■ **Records shown**
This is an optimization exercise on Yosys and OpenROAD, whose aim is small area and a short achievable clock period, not a production implementation.
In this exercise RTL edits were held to simulation tests only and were not proved equivalent to the original.
No activity file was given, so power comes from the tool's default toggle rates.

==> flow/design.v, too long to show whole: its modules and the start of the top module <==
// module pe_mac: 1251 lines
// module fa: 4 lines
// module ha: 4 lines
// module gpc: 3 lines
// module bpc: 4 lines
// module result_sel: 15 lines
// module asum_zw: 780 lines
// module quant: 2568 lines
// module pe_blk64: 138 lines
module pe_blk64 (
	input  wire        clk,
	input  wire        reset,
	input  wire [31:0] cfg_m0_scale,
	input  wire [7:0]  cfg_index,
	input  wire [15:0] cfg_z_of_weight,
	input  wire [7:0]  cfg_z3,
	input  wire        valid_din,
	input  wire        final_din,
	input  wire [63:0] act_din,
	input  wire [63:0] ker_din_0, ker_din_1, ker_din_2, ker_din_3,
	input  wire [63:0] ker_din_4, ker_din_5, ker_din_6, ker_din_7,
	input  wire [31:0] bias_din_0, bias_din_1, bias_din_2, bias_din_3,
	input  wire [31:0] bias_din_4, bias_din_5, bias_din_6, bias_din_7,
	output wire [63:0] pass_ker_dout_0, pass_ker_dout_1, pass_ker_dout_2, pass_ker_dout_3,
	output wire [63:0] pass_ker_dout_4, pass_ker_dout_5, pass_ker_dout_6, pass_ker_dout_7,
	output wire signed [31:0] pass_bias_dout_0, pass_bias_dout_1, pass_bias_dout_2, pass_bias_dout_3,
	output wire signed [31:0] pass_bias_dout_4, pass_bias_dout_5, pass_bias_dout_6, pass_bias_dout_7,
	output wire [7:0]  q_result_dout,
	output wire        valid_dout
);
  // ...
==> flow/flow/run.sh <==
#!/bin/bash
set -euo pipefail
bash standard.sh SETUP_SLACK_MARGIN=6.0 "BUFFER_PORTS_ARGS=-buffer_cell sky130_fd_sc_hd__buf_2" CTS_CLUSTER_SIZE=25 CTS_CLUSTER_DIAMETER=60 finish > orfs_make.log 2>&1
==> flow/standard.sh <==
#!/bin/bash
# synth_recipe.tcl (not shown) runs the flow's synth.tcl, then flattens the netlist and writes it again
# the make line also repeats each setting of config.mk as NAME=value (left out here)
make -C /OpenROAD-flow-scripts/flow DESIGN_CONFIG=/design/flow/config.mk WORK_HOME=/design/flow/orfs CLKGATE_MAP_FILE= SYNTH_SCRIPT=/design/flow/synth_recipe.tcl "${@:-finish}"
==> flow/config.mk <==
export PLATFORM = sky130hd
export DESIGN_NAME = pe_blk64
export DESIGN_NICKNAME = pe_blk64
export VERILOG_FILES = /design/flow/design.v
export SDC_FILE = /design/flow/constraint.sdc
export NUM_CORES = 4
export LEC_CHECK = 0
export CAP_MARGIN = 20
export CORE_MARGIN = 2
export CORE_UTILIZATION = 50
export PLACE_DENSITY = 0.62
export SLEW_MARGIN = 20
export SYNTH_HIERARCHICAL = 1
export SYNTH_MINIMUM_KEEP_SIZE = 0
==> flow/constraint.sdc <==
create_clock -name core_clock -period 10.0 [get_ports {clk}]
set_input_delay 2.0000 -clock core_clock [delete_from_list [all_inputs] [get_ports {clk}]]
set_output_delay 2.0000 -clock core_clock [all_outputs]
set_load 0.01 [all_outputs]
==> flow_summary.toml, run 1 <==
[placement]
dp_hpwl_um = 730000
place_ws_ps = 5580

[cells_and_area]
buffers_excl_clock = 1849
diodes = 59
regArea_mm2 = 0.0666
final_cells = 26326

[clock_tree]
insertion_delay_ps = 1020
cts.htree.levels = 5
cts_resized = 367
root_buffer = "clkbuf_16"
cts-buffers-inserted = 303

[floorplan]
fp.dieH_um = 674
row_count = 245
core_area_mm2 = 0.446

[timing]
rsz0062_at_grt = "yes"
min_period_ps = 4030
holdWs_ps = 311

[critical_path]
required_ps = 10890
worstPathArrival_ps = 4930
startpoint = "act_d[1][37]"
cp-start-kind = "register"

[route]
drc = 0
routed_via_density = 5.96
dr.pass1.iters = 8

[power]
totalPowerFinal_mw = 69.6
p_seq_mw = 20.7
powerDensity_mw_per_mm2 = 282
ir_worst_vdd_mv = 0.309
pwr-share-comb_pct = 51.7

[synthesis]
syn_inst = 19523

[status]
status = "complete, no violations"

[global_routing]
grt_start_max_net_pins = 130

[run]
max_cap_violations = 0

[min_path]
min_path_type = "register to register"
==> inputs of run 2 (changes only) <==
==> flow/flow/run.sh (replaced) <==
#!/bin/bash
set -euo pipefail
bash standard.sh SETUP_SLACK_MARGIN=6.3 "BUFFER_PORTS_ARGS=-buffer_cell sky130_fd_sc_hd__buf_2" CTS_CLUSTER_SIZE=25 CTS_CLUSTER_DIAMETER=60 finish > orfs_make.log 2>&1
==> run 2 against run 1 <==
  * Still clean on timing, DRC and antenna
  * Clock skew decreased by 7.8 ps
  * Area after synthesis unchanged
  * Clock-buffer cell count rose by 6
  * Via count up 1.2%
  * Power rose by 2.0%
  * Combinational power increased by 4%
  * Design area up 2.3%
  * Global-route usage rose by 0.53 points
  * Sequential power about the same
  * Clock power barely moved
  * Register-to-register slack better by 90 ps
  * Synthesized cell count unchanged
  * Largest cell class unchanged
==> flow_summary.toml, run 2 <==
[critical_path]
required_ps = 10850
cp-start-kind = "register"
worstSetupPathType = "register to register"
worstPathArrival_ps = 4790
slowest_stage = "fa_1"
r2r_slack_ps = 6060
cp_num_buf_inv = 3
path_delay_family = "adder cells"
r2r_cells = 13
crit_top_cell = "a21o_1"
cp-end-kind = "register"
crit_path_cell_trace = "buf_12, fa_2, fa_2, fa_1, fa_1, ha_4, a21o_1, a21o_1, buf_4, buf_6, a21o_1, a21o_1, xor2_1"
reg2reg_from = "act_d[1][5]"
r2r_end = "uz.asum[13]"
path_max_fanout = 10
slowest_delay_ps = 560

[timing]
rsz0062_at_grt = "yes"
setup-tns-final_ps = 0
min_period_ps = 3940
slew_violations = 0
relSlewSlack_pct = 18.1
finalCritPeriodShare_pct = 39.4
worst_pin_slew_ps = 1230
setup_violations = 0
hold_viol = 0
max_freq_ghz = 0.254
clock_skew_ps = 60.0

[synthesis]
syn_area_per_cell_um2 = 11.5
syn_inst = 19523
post_synth_instance_area_mm2 = 0.224
synth_warnings = 20

[min_path]
hold_end = "qd[11][6]"
hold_depth = 0
hold_start = "qd[10][6]"
min_path_type = "register to register"

[clock_tree]
root_buffer = "clkbuf_16"
cts.htree.levels = 5
cts_hold_repair.buffers = 0
insertion_delay_ps = 1000
clock_sinks = 3268
cts_buffer_depth = 4
cts_tree = "yes"
path_clk_slew_ps = 90
cts-buffers-inserted = 308

[cells_and_area]
drive_above_1_share_pct = 20.7
final_cells = 26556
n_fill_cell = 37898
final_common_cell = "fa_1"
fin_nets = 26505
final_cell_mix = "fa_1 (4,831), nand2_1 (4,182), dfxtp_1 (2,212), buf_2 (1,567), inv_1 (957)"
top_regs = "act_d x512, ker_r x512"
utilization_pct = 56.7
syn_to_final_growth_pct = 12.8

[floorplan]
fp.dieW_um = 674
fp.dieH_um = 674
io_pins = 1677
dieArea_mm2 = 0.454
row_count = 245
initial_core_util_pct = 50.3
core_area_mm2 = 0.446

[status]
status = "complete, no violations"

[route]
dr.pass1.iters = 7
finalWirelength_um = 916000
drc = 0
drtIter0Drc = 19642
vias = 158861
drtAntennaViolNets = 0
wl_per_cell_um = 34.5
routed_via_density = 5.98

[placement]
dpl.cell_count = 25663
routabilityCongestion = 1.04
port_buffers = 1673
dp_hpwl_um = 731000

[global_routing]
grt_pass1_vias = 166988
overflow = 0
globalRouteTotalUtil_pct = 40.1
grt_pass1_wl_um = 1270000
grt_start_max_net_pins = 121
antenna_found_initial = 141

[power]
p_leak_nw = 84.7
powerDensity_mw_per_mm2 = 281
ir_worst_vdd_mv = 0.349
totalPowerFinal_mw = 71.0

[run]
max_cap_violations = 0
run 2: worst register-to-register path, delay by kind of cell, from the launching register on:
kind | cells | cell delay, ps
AOI/OAI and AO/OA | 4 | 700
xor gates and xnor gates | 1 | 140
adders and majority gates | 5 | 2260
buffers and inverters | 3 | 380
DFF | 1 | 330
run 2: repair_timing:
action                                   CTS  global route
resized for setup                       1742           199
pin swaps                                 53            45
hold endpoints to repair                   0             0
endpoints found under the setup margin   877           136
gates cloned                               0             0
setup buffers                            235            47
run 2: area by class of cell:
class | count | area (um2) | area share (%)
Timing Repair Buffer | 2078 | 12400 | 4.91
Inverter | 977 | 3690 | 1.46
Clock buffer | 335 | 8080 | 3.19
Sequential cell | 3268 | 68900 | 27.3
Multi-Input combinational cell | 13694 | 149000 | 58.8
Clock inverter | 230 | 3480 | 1.38
Antenna cell | 46 | 115 | 0.0455
Tap cell | 5928 | 7420 | 2.93
run 2: worst max path at each step:
stage | startpoint | endpoint | slack [ps] | depth (start not counted)
after CTS | act_d[1][37] | uz.asum[17] | 6070 | 12
after global placement | act_d[1][33] | uz.asumn[10] | 5550 | 11
final | act_d[1][5] | uz.asum[13] | 6060 | 13
after floorplan | clra | uz.asumn[17] | 6180 | 14
after detailed placement | act_d[1][33] | uz.asumn[10] | 5570 | 11
after global routing | act_d[1][4] | uz.asumn[17] | 6000 | 12
run 2: per-stage QoR:
| stage | setup slack [ps] | hold slack, ps | instance area (um2) |
|---|---|---|---|
| floorplan | 6180 | 310 | 224000 |
| global placement | 5550 | 310 | 235000 |
| detailed placement | 5570 | 312 | 235000 |
| CTS | 6070 | 331 | 252000 |
| global route | 6000 | 337 | 253000 |
| finish | 6060 | 330 | 253000 |
run 2: power by group:
group          switching, mW  internal [mW]  total, mW  leakage (nW)
registers               3.70           16.8       20.5          27.7
logic                   21.1           16.3       37.4          51.4
clock network           6.41           6.78       13.2          5.55
total                   31.2           39.8       71.0          84.7
run 2: per-layer routing:
metal	wire length (um)	GRT usage (%)	vias up
li1	-	-	61792
met1	332000	50.4	82066
met2	398000	59.7	11920
met3	112000	13.2	3005
met4	73500	26.0	78
met5	575	0.0319	-
==> inputs of run 3 (changes only) <==
==> flow/flow/run.sh (replaced) <==
#!/bin/bash
set -euo pipefail
bash standard.sh SETUP_SLACK_MARGIN=6.0 "BUFFER_PORTS_ARGS=-buffer_cell sky130_fd_sc_hd__buf_1" CTS_CLUSTER_SIZE=25 CTS_CLUSTER_DIAMETER=60 finish > orfs_make.log 2>&1
==> run 3 against run 2 <==
  * Still clean
  * Sequential share of layout area shrank 0.080 points
  * Via count fell by 1.3%
  * Design area down 3.1%
  * Fmax fell by 3.0%
  * Global-route usage shrank 0.90 points
  * Register-to-register slack got worse by 110 ps
  * Hold slack worse by 4.7 ps
  * Non-clock buffer count fell by 260
  * Core utilization is 1.7 points lower
  * Sequential cell count unchanged
  * Critical path type is now register to primary output
==> flow_summary.toml, run 3 <==
[global_routing]
overflow = 0
grt_start_max_net_pins = 130
antenna_found_initial = 118
grtUsageMet3_pct = 12.2
grt_pass1_vias = 165306
globalRouteTotalUtil_pct = 39.2
gr-usage-met2_pct = 58.4
grt_pass1_wl_um = 1240000
use_met1_pct = 50.1
grt-busiest-layer = "met2"

[clock_tree]
clock_sinks = 3268
cts_tree = "yes"
path_clk_slew_ps = 80
insertion_delay_ps = 1030
cts_buffer_depth = 4
cts.htree.levels = 5
root_buffer = "clkbuf_16"
cts-buffers-inserted = 300
cts_hold_repair.buffers = 0

[route]
drtAntennaViolNets = 0
vias = 156868
finalWirelength_um = 895000
wl_per_cell_um = 34.0
drtIter0Drc = 19041
routed_via_density = 5.96
drc = 0
dr.pass1.iters = 10

[critical_path]
crit_path_cell_trace = "clkbuf_2"
required_ps = 8000
worstSetupPathType = "register to primary output"
path_delay_family = "flip-flops"
cp_num_buf_inv = 1
slowest_stage = "dfxtp_2"
slowest_delay_ps = 640
worstPathArrival_ps = 2060
path_max_fanout = 9
cp-start-kind = "register"
cp-end-kind = "primary output"

[cells_and_area]
n_fill_cell = 38868
fin_nets = 26237
top_regs = "act_d x512, ker_r x512"
drive_above_1_share_pct = 7.98
utilization_pct = 55.0
final_cell_mix = "fa_1 (4,903), nand2_1 (4,182), dfxtp_1 (2,850), buf_1 (1,619), inv_1 (968)"
syn_to_final_growth_pct = 9.30
final_common_cell = "fa_1"

[synthesis]
syn_inst = 19523
syn_area_per_cell_um2 = 11.5
post_synth_instance_area_mm2 = 0.224
synth_warnings = 20

[timing]
clock_skew_ps = 61.5
finalCritPeriodShare_pct = 40.6
worst_pin_slew_ps = 1260
min_period_ps = 4060
rsz0062_at_grt = "yes"
slew_violations = 0
relSlewSlack_pct = 15.7
max_freq_ghz = 0.246
setup-tns-final_ps = 0
hold_viol = 0
setup_violations = 0

[floorplan]
core_area_mm2 = 0.446
row_count = 245
io_pins = 1677
initial_core_util_pct = 50.3
dieArea_mm2 = 0.454
fp.dieH_um = 674
fp.dieW_um = 674

[status]
status = "complete, no violations"

[run]
max_cap_violations = 0

[power]
ir_worst_vdd_mv = 0.335
powerDensity_mw_per_mm2 = 284
p_leak_nw = 77.8

[min_path]
min_path_type = "register to register"

[placement]
port_buffers = 1673
dp_hpwl_um = 722000
routabilityCongestion = 1.07
run 3: path summary, 6_finish.rpt:
| path | start | endpoint | slack, ps | cells past startpoint |
|---|---|---|---|---|
| setup / recovery | ker_r[2][59] | pass_ker_dout_2[59] | 5940 | 1 |
| hold / removal | qd[9][2] | qd[10][2] | 330 | 0 |
| setup reg to reg | act_d[4][20] | pe[3].u.r1_42 | 5950 | 6 |
| hold reg to reg | qd[9][2] | qd[10][2] | 330 | 0 |
run 3: per-stage QoR:
stage          setup slack, ps  instance area, um2  std cells  power (mW)  hold WS (ps)
2_1_floorplan             6060              224000      19539        41.8           310
3_3_place_gp              5590              233000      25662        55.0           311
3_5_place_dp              5580              233000      25662        55.7           312
4_1_cts                   5800              244000      26214        68.9           327
5_1_grt                   5890              245000      26248        74.1           330
6_report                  5940              245000      26302        69.6           325
run 3: what timing repair did:
action	CTS	global route
gates resized for setup	429	102
cloned	0	1
setup endpoints to repair	316	82
pin swaps	1	7
buffers inserted	0	21
run 3: power breakdown:
part	leakage, nW	switching (mW)	internal [mW]	total, mW
registers	27.4	3.84	16.8	20.6
logic	45.0	20.5	15.5	36.0
clock network	5.43	6.33	6.67	13.0
total	77.8	30.6	39.0	69.6
run 3: area by class of cell:
cell class              instances  area (um2)  area share (%)
clock inverters               217        3190            1.30
inverters                     977        3670            1.50
repair buffers               1818        7650            3.12
diodes                         65         163          0.0664
multi-input cells           13694      148000            60.5
clock buffers                 335        8020            3.27
flip-flops and latches       3268       66600            27.2
well taps                    5928        7420            3.03
run 3: metal layers:
layer  vias up  wire length [um]
met1     80944            331000
met3      2905            106000
met5         -               660
met2     11686            389000
li1      61257                 -
met4        76             68700
==> inputs of run 4 (changes only) <==
--- a/flow/config.mk
+++ b/flow/config.mk
@@ -7,8 +7,8 @@
 export LEC_CHECK = 0
 export CAP_MARGIN = 20
 export CORE_MARGIN = 2
-export CORE_UTILIZATION = 50
-export PLACE_DENSITY = 0.62
+export CORE_UTILIZATION = 56
+export PLACE_DENSITY = 0.68
 export SLEW_MARGIN = 20
 export SYNTH_HIERARCHICAL = 1
 export SYNTH_MINIMUM_KEEP_SIZE = 0
==> run 4 against run 3 <==
  * Still clean on timing, DRC and antenna
  * Setup slack improved by 48 ps
  * Hold slack worse by 8.4 ps
  * Core utilization up 6.2 points
  * Clock-buffer cell count down 28
  * First-iteration DRC count up 3.3%
  * Synthesized cell count unchanged
  * Register-to-register slack improved by 50 ps
  * Fmax up 1.2%
  * Power fell by 0.94%
  * Critical endpoint is now pass_bias_dout_3[6]
  * Largest power group unchanged
==> flow_summary.toml, run 4 <==
[timing]
min_period_ps = 4020
hold_viol = 0
finalCritPeriodShare_pct = 40.2
setup_violations = 0
slew_violations = 0
clock_skew_ps = 62.9
rsz0062_at_grt = "yes"
worst_pin_slew_ps = 1320
relSlewSlack_pct = 11.7
max_freq_ghz = 0.249
setup-tns-final_ps = 0

[cells_and_area]
final_common_cell = "fa_1"
drive_above_1_share_pct = 7.47
top_regs = "act_d x512, ker_r x512"
final_cell_mix = "fa_1 (4,899), nand2_1 (4,182), dfxtp_1 (2,936), buf_1 (1,635), inv_1 (969)"
syn_to_final_growth_pct = 8.79
fin_nets = 26245
final_cells = 25615

[floorplan]
io_pins = 1677
fp.dieH_um = 637
core_area_mm2 = 0.399
row_count = 232
initial_core_util_pct = 56.2
fp.dieW_um = 637
dieArea_mm2 = 0.406

[global_routing]
grt_start_max_net_pins = 130
grt_pass1_wl_um = 1220000
overflow = 0
antenna_found_initial = 116
grt_pass1_vias = 166357
globalRouteTotalUtil_pct = 42.9

[clock_tree]
clock_sinks = 3268
cts_buffer_depth = 4
cts_hold_repair.buffers = 0
path_clk_slew_ps = 90
cts-buffers-inserted = 290
cts_tree = "yes"
root_buffer = "clkbuf_16"
insertion_delay_ps = 1010
cts.htree.levels = 5

[route]
dr.pass1.iters = 12
routed_via_density = 6.16
drtIter0Drc = 19665
finalWirelength_um = 873000
drtAntennaViolNets = 0
vias = 157740
drc = 0
wl_per_cell_um = 34.1

[critical_path]
startpoint = "bias_r[3][6]"
slowest_delay_ps = 690
worstPathArrival_ps = 2020
path_delay_family = "flip-flops"
required_ps = 8000
endpoint = "pass_bias_dout_3[6]"
reg2reg_from = "act_d[4][22]"
worstSetupPathType = "register to primary output"
cp-start-kind = "register"
slowest_stage = "dfxtp_1"
cp_num_buf_inv = 1
r2r_slack_ps = 6000
cp-end-kind = "primary output"
r2r_cells = 6
crit_path_cell_trace = "buf_2"
r2r_end = "pe[3].u.r1_42"
path_max_fanout = 2
crit_cells = 1

[power]
p_leak_nw = 77.7
powerDensity_mw_per_mm2 = 283
ir_worst_vdd_mv = 0.301

[synthesis]
syn_area_per_cell_um2 = 11.5
synth_warnings = 20
syn_inst = 19523
post_synth_instance_area_mm2 = 0.224

[status]
status = "complete, no violations"

[placement]
dp_hpwl_um = 697000
port_buffers = 1673
dpl.cell_count = 25007
routabilityCongestion = 1.03

[min_path]
min_path_type = "register to register"

[run]
max_cap_violations = 0
==> run 4: changes by cell type in the layout (fill, tap and decap cells not counted), moves of 9 or more <==
cell / before / now
buf_1: 1619 / 1635
buf_4: 130 / 145
clkbuf_16: 314 / 294
clkinv_16: 8 / 17
clkinv_8: 34 / 45
dfxtp_1: 2850 / 2936
dfxtp_2: 309 / 225
diode_2: 65 / 42
inv_6: 36 / 24
==> run 4: layout make-up <==
class / instances / area (um2)
multi-input cells: 13694 / 148000
clock inverters: 226 / 3560
well taps: 5265 / 6590
repair buffers: 1836 / 7720
inverters: 977 / 3670
fillers: 32664 / 155000
flip-flops and latches: 3268 / 66500
diodes: 42 / 105
clock buffers: 307 / 7460
==> run 4: what timing repair did <==
action | 4_1_cts | 5_1_grt
endpoints found under the setup margin | 215 | 76
setup buffers | 1 | 32
pin swaps | 4 | 23
gates resized for setup | 289 | 113
==> run 4: how the worst min path moves through the flow <==
stage / start / endpoint / slack, ps / depth (start not counted)
2_1_floorplan: qd[9][0] / qd[10][0] / 310 / 0
4_1_cts: qd[10][3] / qd[11][3] / 320 / 0
6_report: qd[10][3] / qd[11][3] / 320 / 0
3_3_place_gp: uq.q[6] / qd[9][6] / 310 / 0
5_1_grt: qd[10][3] / qd[11][3] / 320 / 0
3_5_place_dp: qd[10][2] / qd[11][2] / 310 / 0
==> run 4: stage by stage <==
step	cell area, um2	total power [mW]	util, %	worst slack (ps)	hold WS [ps]
finish	244000	69.0	61.1	5980	317
detailed placement	232000	55.2	58.1	5560	313
global placement	232000	54.3	58.1	5590	310
CTS	243000	68.2	61.0	5960	323
global route	244000	73.3	61.1	5950	324
floorplan	224000	41.8	-	6060	310
==> run 4: where the power goes <==
part	total [mW]	leakage (nW)	internal, mW	switching (mW)
logic	35.5	45.0	15.4	20.1
clock network	12.8	5.27	6.41	6.37
registers	20.7	27.4	16.8	3.90
==> run 4: routing by layer <==
| layer | track usage, % | share of wire, % |
|---|---|---|
| met1 | 54.5 | 36 |
| met2 | 63.2 | 43 |
| met3 | 16.2 | 13 |
| met4 | 24.2 | 7.1 |
| met5 | 0.886 | 0.077 |
==> inputs of run 5 (changes only) <==
--- a/flow/config.mk
+++ b/flow/config.mk
@@ -7,8 +7,8 @@
 export LEC_CHECK = 0
 export CAP_MARGIN = 20
 export CORE_MARGIN = 2
-export CORE_UTILIZATION = 56
-export PLACE_DENSITY = 0.68
+export CORE_UTILIZATION = 62
+export PLACE_DENSITY = 0.74
 export SLEW_MARGIN = 20
 export SYNTH_HIERARCHICAL = 1
 export SYNTH_MINIMUM_KEEP_SIZE = 0
==> run 5 against run 4 <==
  * Still clean on timing, DRC and antenna
  * Power increased by 0.83%
  * Clock skew increased by 2.3 ps
  * Cell count decreased by 1.9%
  * Register-to-register slack got worse by 60 ps
  * Global-route usage increased by 5.3 points
  * Design area decreased by 0.61%
  * Via count increased by 1.4%
  * Clock power decreased by 7%
  * Critical path type unchanged
  * Largest cell class unchanged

■ **About this task**
Please output exactly the lines between the one holding "of wire, % |" and the one holding "CORE_UTILIZATION = 62" in the records above, inclusive, and nothing more.

■ **Exercise output**
| layer | track usage, % | share of wire, % |
|---|---|---|
| met1 | 54.5 | 36 |
| met2 | 63.2 | 43 |
| met3 | 16.2 | 13 |
| met4 | 24.2 | 7.1 |
| met5 | 0.886 | 0.077 |
==> inputs of run 5 (changes only) <==
--- a/flow/config.mk
+++ b/flow/config.mk
@@ -7,8 +7,8 @@
 export LEC_CHECK = 0
 export CAP_MARGIN = 20
 export CORE_MARGIN = 2
-export CORE_UTILIZATION = 56
-export PLACE_DENSITY = 0.68
+export CORE_UTILIZATION = 62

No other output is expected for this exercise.